Identification of the Her-2 Functional Site: Blockage of Receptor Heterodimerization

Descriptive Note:

Final rept. 10 Aug 2006-9 Aug 2007

Corporate Author:

EVANSTON NORTHWESTERN HEALTHCARE RESEARCH INST IL

Personal Author(s):

Report Date:

2007-09-01

Pagination or Media Count:

15.0

Abstract:

Targeting HER2 is not as straightforward as it was originally predicted since many breast tumors express multiple HER receptors and co-express one or more HER ligands. This cross-talk network negatively impacts the response to the currently used HER2-targeted agents, highlighting the urgent need for a novel anti-HER2 molecules presenting a combination strategy. Activation of the HER2 receptor is attained by several means 1 receptor overexpression leads to homodimerization 2 EGF induces EGFR-HER2 hetero-dimerization by binding to EGFR and inducing HER2 activation via crosstalk and 3 Heregulin HRG induces HER3-HER2 hetero-dimerization by activating HER2 via its binding to the HER3 and HER4 receptors, in turn inducing receptor crosstalk and activation of a signaling cascade.

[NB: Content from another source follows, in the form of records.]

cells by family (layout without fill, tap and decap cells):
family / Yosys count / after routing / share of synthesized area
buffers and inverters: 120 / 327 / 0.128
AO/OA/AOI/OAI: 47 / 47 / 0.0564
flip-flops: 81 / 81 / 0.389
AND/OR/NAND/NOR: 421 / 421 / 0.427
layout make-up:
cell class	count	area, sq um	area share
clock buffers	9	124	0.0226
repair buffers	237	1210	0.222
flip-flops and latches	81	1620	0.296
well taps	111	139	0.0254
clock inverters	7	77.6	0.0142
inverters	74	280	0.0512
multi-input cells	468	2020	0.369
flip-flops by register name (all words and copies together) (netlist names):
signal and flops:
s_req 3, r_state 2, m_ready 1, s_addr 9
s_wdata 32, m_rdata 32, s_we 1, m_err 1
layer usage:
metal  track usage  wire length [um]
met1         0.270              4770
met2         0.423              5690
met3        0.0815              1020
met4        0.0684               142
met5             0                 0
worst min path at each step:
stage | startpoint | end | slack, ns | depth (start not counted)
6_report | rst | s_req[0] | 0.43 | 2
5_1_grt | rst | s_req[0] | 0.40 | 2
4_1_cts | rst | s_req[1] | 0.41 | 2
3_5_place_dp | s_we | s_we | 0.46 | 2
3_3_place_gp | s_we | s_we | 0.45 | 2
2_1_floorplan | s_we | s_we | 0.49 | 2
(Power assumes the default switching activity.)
==> src/rtl/gpio_pattern_sequencer.sv <==
// Pattern sequencer: a Wishbone slave register file plus a Wishbone master
// that writes up to eight stored patterns into the GPIO OUT register.
`timescale 1ns/1ps
module gpio_pattern_sequencer #(
    parameter logic [16:0] MODULE_OFFSET     = 17'h0_2000,
    parameter logic [31:0] DEFAULT_REG_VALUE = 32'hFAB_DEF_AC,
    parameter logic [16:0] GPIO_OUT_ADDR     = 17'h0_1004,
    parameter int unsigned ACK_TIMEOUT       = 16
) (
    input  logic        WBs_CLK_i,
    input  logic        WBs_RST_i,
    input  logic [16:0] WBs_ADR_i,
    input  logic        WBs_CYC_i,
    input  logic [3:0]  WBs_BYTE_STB_i,
    input  logic        WBs_WE_i,
    input  logic        WBs_STB_i,
    input  logic [31:0] WBs_DAT_i,
    output logic [31:0] WBs_DAT_o,
    output logic        WBs_ACK_o,
    output logic [16:0] WBm_ADR_o,
    output logic        WBm_CYC_o,
    output logic        WBm_STB_o,
    output logic        WBm_WE_o,
    output logic [3:0]  WBm_BYTE_STB_o,
    output logic [31:0] WBm_DAT_o,
    input  logic        WBm_ACK_i,
    output logic        Seq_Done_o
);

    localparam int unsigned NUM_PAT = 8;
    localparam int unsigned TMO_W   = $clog2(ACK_TIMEOUT + 1);
    localparam logic [TMO_W-1:0] TMO_LAST = TMO_W'(ACK_TIMEOUT - 1);

    typedef enum logic [1:0] {
        ST_IDLE  = 2'd0,
        ST_WRITE = 2'd1,
        ST_WAIT  = 2'd2
    } state_t;

    state_t             state_q, state_d;
    logic               en_q, en_d;
    logic               loop_q, loop_d;
    logic               done_q, done_d;
    logic               err_q, err_d;
    logic [31:0]        interval_q, interval_d;
    logic [3:0]         length_q, length_d;
    logic [31:0]        pattern_q [NUM_PAT];
    logic [31:0]        pattern_d [NUM_PAT];
    logic [2:0]         idx_q, idx_d;
    logic [31:0]        cnt_q, cnt_d;
    logic [TMO_W-1:0]   tmo_q, tmo_d;
    logic               cyc_q, cyc_d;
    logic [31:0]        dat_q, dat_d;
    logic               seq_done_q, seq_done_d;
    logic               ack_q, ack_d;

    logic               slv_req_c;
    logic               slv_wr_c;
    logic [5:0]         reg_off_c;
    logic [3:0]         len_eff_c;
    logic               start_write_c;
    logic               fsm_clr_en_c;
    logic               fsm_set_done_c;
    logic               fsm_set_err_c;
    logic [31:0]        rd_data_c;
    logic               unused_adr_c;

    assign unused_adr_c = ^WBs_ADR_i[1:0];

    // Byte-strobe merge of slave write data into an existing register value
    function automatic logic [31:0] merge_bytes(input logic [31:0] old_v,
                                                input logic [31:0] new_v,
                                                input logic [3:0]  be);
        logic [31:0] r;
        r = old_v;
        for (int b = 0; b < 4; b++) begin
            if (be[b]) r[b*8 +: 8] = new_v[b*8 +: 8];
        end
        return r;
    endfunction

    // Slave decode; a request is acked exactly once, one cycle after it is seen
    always_comb begin
        slv_req_c = (WBs_ADR_i[16:8] == MODULE_OFFSET[16:8]) && WBs_CYC_i && WBs_STB_i && !ack_q;
        slv_wr_c  = slv_req_c && WBs_WE_i;
        reg_off_c = WBs_ADR_i[7:2];
        ack_d     = slv_req_c;
        len_eff_c = (length_q > 4'd8) ? 4'd8 : length_q;
    end

    // Sequencer next-state, master bus and done-pulse logic
    always_comb begin
        state_d        = state_q;
        idx_d          = idx_q;
        cnt_d          = cnt_q;
        tmo_d          = tmo_q;
        cyc_d          = cyc_q;
        dat_d          = dat_q;
        seq_done_d     = 1'b0;
        start_write_c  = 1'b0;
        fsm_clr_en_c   = 1'b0;
        fsm_set_done_c = 1'b0;
        fsm_set_err_c  = 1'b0;
        case (state_q)
            ST_IDLE: begin
                if (en_q && (len_eff_c != 4'd0)) begin
                    idx_d         = 3'd0;
                    start_write_c = 1'b1;
                end
            end
            ST_WRITE: begin
                if (WBm_ACK_i) begin
                    cyc_d = 1'b0;
                    if (en_q) begin
                        cnt_d   = interval_q;
                        state_d = ST_WAIT;
                    end else begin
                        state_d = ST_IDLE;
                    end
                end else if (tmo_q == TMO_LAST) begin
                    cyc_d         = 1'b0;
                    fsm_set_err_c = 1'b1;
                    fsm_clr_en_c  = 1'b1;
                    state_d       = ST_IDLE;
                end else begin
                    tmo_d = tmo_q + TMO_W'(1);
                end
            end
            ST_WAIT: begin
                if (!en_q) begin
                    state_d = ST_IDLE;
                end else if (cnt_q != 32'd0) begin
                    cnt_d = cnt_q - 32'd1;
                end else if ((4'({1'b0, idx_q}) + 4'd1) < len_eff_c) begin
                    idx_d         = idx_q + 3'd1;
                    start_write_c = 1'b1;
                end else if (loop_q && (len_eff_c != 4'd0)) begin
                    idx_d         = 3'd0;
                    start_write_c = 1'b1;
                end else begin
                    fsm_set_done_c = 1'b1;
                    fsm_clr_en_c   = 1'b1;
                    seq_done_d     = 1'b1;
                    state_d        = ST_IDLE;
                end
            end
            default: begin
                state_d = ST_IDLE;
                cyc_d   = 1'b0;
            end
        endcase
        if (start_write_c) begin
            state_d = ST_WRITE;
            cyc_d   = 1'b1;
            tmo_d   = '0;
            dat_d   = pattern_q[idx_d];
        end
    end

    // Register file updates; a slave write lands after FSM updates so it wins
    always_comb begin
        en_d       = en_q;
        loop_d     = loop_q;
        done_d     = done_q;
        err_d      = err_q;
        interval_d = interval_q;
        length_d   = length_q;
        pattern_d  = pattern_q;
        if (fsm_clr_en_c)   en_d   = 1'b0;
        if (fsm_set_done_c) done_d = 1'b1;
        if (fsm_set_err_c)  err_d  = 1'b1;
        if (slv_wr_c) begin
            case (reg_off_c)
                6'h00: begin
                    if (WBs_BYTE_STB_i[0]) begin
                        en_d   = WBs_DAT_i[0];
                        loop_d = WBs_DAT_i[1];
                        if (WBs_DAT_i[0]) begin
                            done_d = 1'b0;
                            err_d  = 1'b0;
                        end
                    end
                end
                6'h02: interval_d = merge_bytes(interval_q, WBs_DAT_i, WBs_BYTE_STB_i);
                6'h03: if (WBs_BYTE_STB_i[0]) length_d = WBs_DAT_i[3:0];
                default: begin
                    if (reg_off_c[5:3] == 3'b001) begin
                        pattern_d[reg_off_c[2:0]] =
                            merge_bytes(pattern_q[reg_off_c[2:0]], WBs_DAT_i, WBs_BYTE_STB_i);
                    end
                end
            endcase
        end
    end

    // Slave read mux
    always_comb begin
        rd_data_c = DEFAULT_REG_VALUE;
        case (reg_off_c)
            6'h00: rd_data_c = {30'd0, loop_q, en_q};
            6'h01: rd_data_c = {21'd0, idx_q, 5'd0, err_q, done_q, (state_q != ST_IDLE)};
            6'h02: rd_data_c = interval_q;
            6'h03: rd_data_c = {28'd0, length_q};
            default: begin
                if (reg_off_c[5:3] == 3'b001) rd_data_c = pattern_q[reg_off_c[2:0]];
            end
        endcase
    end

    // State and register flops
    always_ff @(posedge WBs_CLK_i or posedge WBs_RST_i) begin
        if (WBs_RST_i) begin
            state_q    <= ST_IDLE;
            en_q       <= 1'b0;
            loop_q     <= 1'b0;
            done_q     <= 1'b0;
            err_q      <= 1'b0;
            interval_q <= '0;
            length_q   <= '0;
            for (int i = 0; i < NUM_PAT; i++) pattern_q[i] <= '0;
            idx_q      <= '0;
            cnt_q      <= '0;
            tmo_q      <= '0;
            cyc_q      <= 1'b0;
            dat_q      <= '0;
            seq_done_q <= 1'b0;
            ack_q      <= 1'b0;
        end else begin
            state_q    <= state_d;
            en_q       <= en_d;
            loop_q     <= loop_d;
            done_q     <= done_d;
            err_q      <= err_d;
            interval_q <= interval_d;
            length_q   <= length_d;
            pattern_q  <= pattern_d;
            idx_q      <= idx_d;
            cnt_q      <= cnt_d;
            tmo_q      <= tmo_d;
            cyc_q      <= cyc_d;
            dat_q      <= dat_d;
            seq_done_q <= seq_done_d;
            ack_q      <= ack_d;
        end
    end

    assign WBs_DAT_o      = rd_data_c;
    assign WBs_ACK_o      = ack_q;
    assign WBm_CYC_o      = cyc_q;
    assign WBm_STB_o      = cyc_q;
    assign WBm_WE_o       = cyc_q;
    assign WBm_BYTE_STB_o = {4{cyc_q}};
    assign WBm_ADR_o      = cyc_q ? GPIO_OUT_ADDR : 17'd0;
    assign WBm_DAT_o      = dat_q;
    assign Seq_Done_o     = seq_done_q;

endmodule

In short, our preliminary study reveals that the specific disruption of an essential activating sequence existing on HER2 ECD domain III is capable of disabling the HER2 homo- and hetero-dimerization, thus blocking activation of HER2-driven oncogenic signaling and generating a dominant-negative Peptides or compounds with specificity for this functional site should add a previously unrecognized molecular approach to our therapeutic arsenal for the management of HER2-overexpressing carcinomas.

Subject Categories:

  • Genetic Engineering and Molecular Biology
  • Medicine and Medical Research

Distribution Statement:

APPROVED FOR PUBLIC RELEASE